ClickHouse Deployment, Backup, and Restore Specification
This document provides the public specifications of dbbot in the ClickHouse scenario, which is used to unify the basic requirements for deployment, backup, restore, and daily operations.
1. Goal
- Establish unified ClickHouse cluster delivery specifications.
- Reduce the impact of backup and recovery on production business.
- Reduce high-risk misoperations through inventory guarding, manual confirmation, and manifest.
- Provide consistent execution standards for in-place cluster restore and cross-site disaster recovery.
2. Basic environment requirements
2.1 Operating system and hardware
- It is recommended to use the
x86_64architecture and meet theSSE4.2instruction set requirements. - It is recommended to turn off transparent huge pages and SWAP.
- Recommend unified time zone, file descriptor limits and system security baseline.
2.2 Network and time
- A stable and low-latency network should be maintained between cluster nodes.
- NTP or Chrony should be unified across the entire cluster.
- The control node needs to access both the ClickHouse node and the coordination node.
2.3 Storage
- SSD is preferred for production.
- It is recommended to separate the data disk and system disk.
- The backup disk should be isolated from the data disk and ensure that the ClickHouse process can read and write.
3. Topology and object specifications
- The default documentation example uses a
3x2topology, but this is only a reference model. - Distributed tables are used for unified access, and local tables carry actual data.

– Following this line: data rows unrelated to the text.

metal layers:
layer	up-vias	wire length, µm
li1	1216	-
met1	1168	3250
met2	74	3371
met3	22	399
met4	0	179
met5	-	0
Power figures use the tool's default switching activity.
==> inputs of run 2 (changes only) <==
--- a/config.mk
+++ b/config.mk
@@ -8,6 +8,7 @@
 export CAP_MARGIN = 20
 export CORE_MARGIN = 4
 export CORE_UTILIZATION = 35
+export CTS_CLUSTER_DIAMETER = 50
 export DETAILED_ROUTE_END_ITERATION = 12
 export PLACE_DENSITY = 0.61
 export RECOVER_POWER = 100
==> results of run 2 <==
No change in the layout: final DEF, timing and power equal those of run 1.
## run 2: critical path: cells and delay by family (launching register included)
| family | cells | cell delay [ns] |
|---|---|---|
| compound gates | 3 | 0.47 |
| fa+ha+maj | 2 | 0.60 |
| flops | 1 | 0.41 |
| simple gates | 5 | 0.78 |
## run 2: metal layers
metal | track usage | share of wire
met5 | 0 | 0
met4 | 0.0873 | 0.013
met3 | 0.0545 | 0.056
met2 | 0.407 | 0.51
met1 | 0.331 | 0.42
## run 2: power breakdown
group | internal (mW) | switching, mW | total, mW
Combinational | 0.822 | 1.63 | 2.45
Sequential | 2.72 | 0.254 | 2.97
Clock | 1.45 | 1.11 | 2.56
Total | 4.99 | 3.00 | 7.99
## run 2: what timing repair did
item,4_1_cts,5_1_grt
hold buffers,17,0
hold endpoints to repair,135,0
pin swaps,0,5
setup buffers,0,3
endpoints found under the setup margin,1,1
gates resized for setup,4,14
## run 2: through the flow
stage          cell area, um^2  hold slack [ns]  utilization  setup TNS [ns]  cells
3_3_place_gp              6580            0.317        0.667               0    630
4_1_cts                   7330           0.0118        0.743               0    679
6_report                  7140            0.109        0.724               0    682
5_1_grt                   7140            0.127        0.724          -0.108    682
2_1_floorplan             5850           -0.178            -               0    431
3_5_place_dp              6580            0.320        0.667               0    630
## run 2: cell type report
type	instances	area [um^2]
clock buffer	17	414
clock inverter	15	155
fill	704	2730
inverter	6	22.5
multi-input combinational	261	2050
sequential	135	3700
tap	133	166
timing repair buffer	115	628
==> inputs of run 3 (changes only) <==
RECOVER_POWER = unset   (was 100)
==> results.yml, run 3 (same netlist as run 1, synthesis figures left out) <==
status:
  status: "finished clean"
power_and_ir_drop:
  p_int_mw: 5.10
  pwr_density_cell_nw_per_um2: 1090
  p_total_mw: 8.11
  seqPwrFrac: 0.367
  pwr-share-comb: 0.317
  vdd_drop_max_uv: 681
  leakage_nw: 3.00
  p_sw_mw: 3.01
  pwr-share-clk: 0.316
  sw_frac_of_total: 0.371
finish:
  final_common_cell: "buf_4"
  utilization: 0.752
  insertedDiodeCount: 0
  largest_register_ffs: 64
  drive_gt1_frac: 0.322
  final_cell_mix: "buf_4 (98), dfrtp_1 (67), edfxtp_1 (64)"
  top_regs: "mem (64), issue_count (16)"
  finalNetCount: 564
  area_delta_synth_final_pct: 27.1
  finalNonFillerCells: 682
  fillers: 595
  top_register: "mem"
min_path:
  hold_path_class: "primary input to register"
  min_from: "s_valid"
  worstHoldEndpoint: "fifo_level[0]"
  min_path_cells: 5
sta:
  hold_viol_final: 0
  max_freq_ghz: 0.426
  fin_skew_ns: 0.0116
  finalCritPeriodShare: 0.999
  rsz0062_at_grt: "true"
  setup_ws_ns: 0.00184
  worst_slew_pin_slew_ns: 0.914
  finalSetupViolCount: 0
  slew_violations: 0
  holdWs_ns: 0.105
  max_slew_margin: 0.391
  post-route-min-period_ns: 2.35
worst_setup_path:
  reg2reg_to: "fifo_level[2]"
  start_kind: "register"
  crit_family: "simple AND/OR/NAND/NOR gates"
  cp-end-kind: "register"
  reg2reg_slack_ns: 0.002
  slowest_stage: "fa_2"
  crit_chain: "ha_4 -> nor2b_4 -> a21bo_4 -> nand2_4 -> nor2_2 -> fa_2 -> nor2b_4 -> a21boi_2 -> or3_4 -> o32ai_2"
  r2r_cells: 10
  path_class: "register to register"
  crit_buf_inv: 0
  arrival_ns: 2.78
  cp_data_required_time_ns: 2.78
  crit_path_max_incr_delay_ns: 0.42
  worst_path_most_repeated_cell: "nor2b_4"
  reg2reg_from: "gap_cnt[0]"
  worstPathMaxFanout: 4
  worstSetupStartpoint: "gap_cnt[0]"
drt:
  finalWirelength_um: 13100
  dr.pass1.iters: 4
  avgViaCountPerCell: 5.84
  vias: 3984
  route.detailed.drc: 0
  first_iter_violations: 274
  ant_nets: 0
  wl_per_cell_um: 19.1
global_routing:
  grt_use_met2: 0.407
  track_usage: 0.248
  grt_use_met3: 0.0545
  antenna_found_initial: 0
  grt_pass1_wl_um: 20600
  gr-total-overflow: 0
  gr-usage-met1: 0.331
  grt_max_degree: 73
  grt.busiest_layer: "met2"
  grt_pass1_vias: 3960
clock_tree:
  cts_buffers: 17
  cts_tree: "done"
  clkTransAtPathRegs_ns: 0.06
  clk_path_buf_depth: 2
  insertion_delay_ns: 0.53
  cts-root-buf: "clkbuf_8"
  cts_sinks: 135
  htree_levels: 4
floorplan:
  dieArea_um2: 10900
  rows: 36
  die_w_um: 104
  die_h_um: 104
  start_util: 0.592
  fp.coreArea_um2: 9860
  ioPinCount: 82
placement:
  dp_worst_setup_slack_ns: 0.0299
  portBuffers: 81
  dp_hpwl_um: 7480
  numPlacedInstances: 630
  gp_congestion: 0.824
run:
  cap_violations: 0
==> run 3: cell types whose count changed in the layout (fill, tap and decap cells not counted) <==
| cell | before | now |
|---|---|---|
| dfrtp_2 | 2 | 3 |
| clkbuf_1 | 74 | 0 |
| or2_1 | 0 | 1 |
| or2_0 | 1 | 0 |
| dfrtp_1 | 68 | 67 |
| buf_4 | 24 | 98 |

- In production scenarios, it is recommended to use the
Replicated*MergeTreeseries of tables first. - Naming conventions should be consistent, for example:
<domain>_<topic>_local: local table<domain>_<topic>: distributed table
4. Execution control specifications
4.1 inventory division of labor
- Deploy using
hosts.deploy.ini - Backup using
hosts.backup.ini - Restore using
hosts.restore.ini
4.2 inventory purpose
It is recommended to set it explicitly in [all:vars]:
dbbot_inventory_purpose=deploydbbot_inventory_purpose=backupdbbot_inventory_purpose=restore
4.3 Manual confirmation
- Deployments enable manual confirmation by default.
- Restore default to enable manual confirmation.
- It is not recommended to close this type of access control for a long time in a production environment.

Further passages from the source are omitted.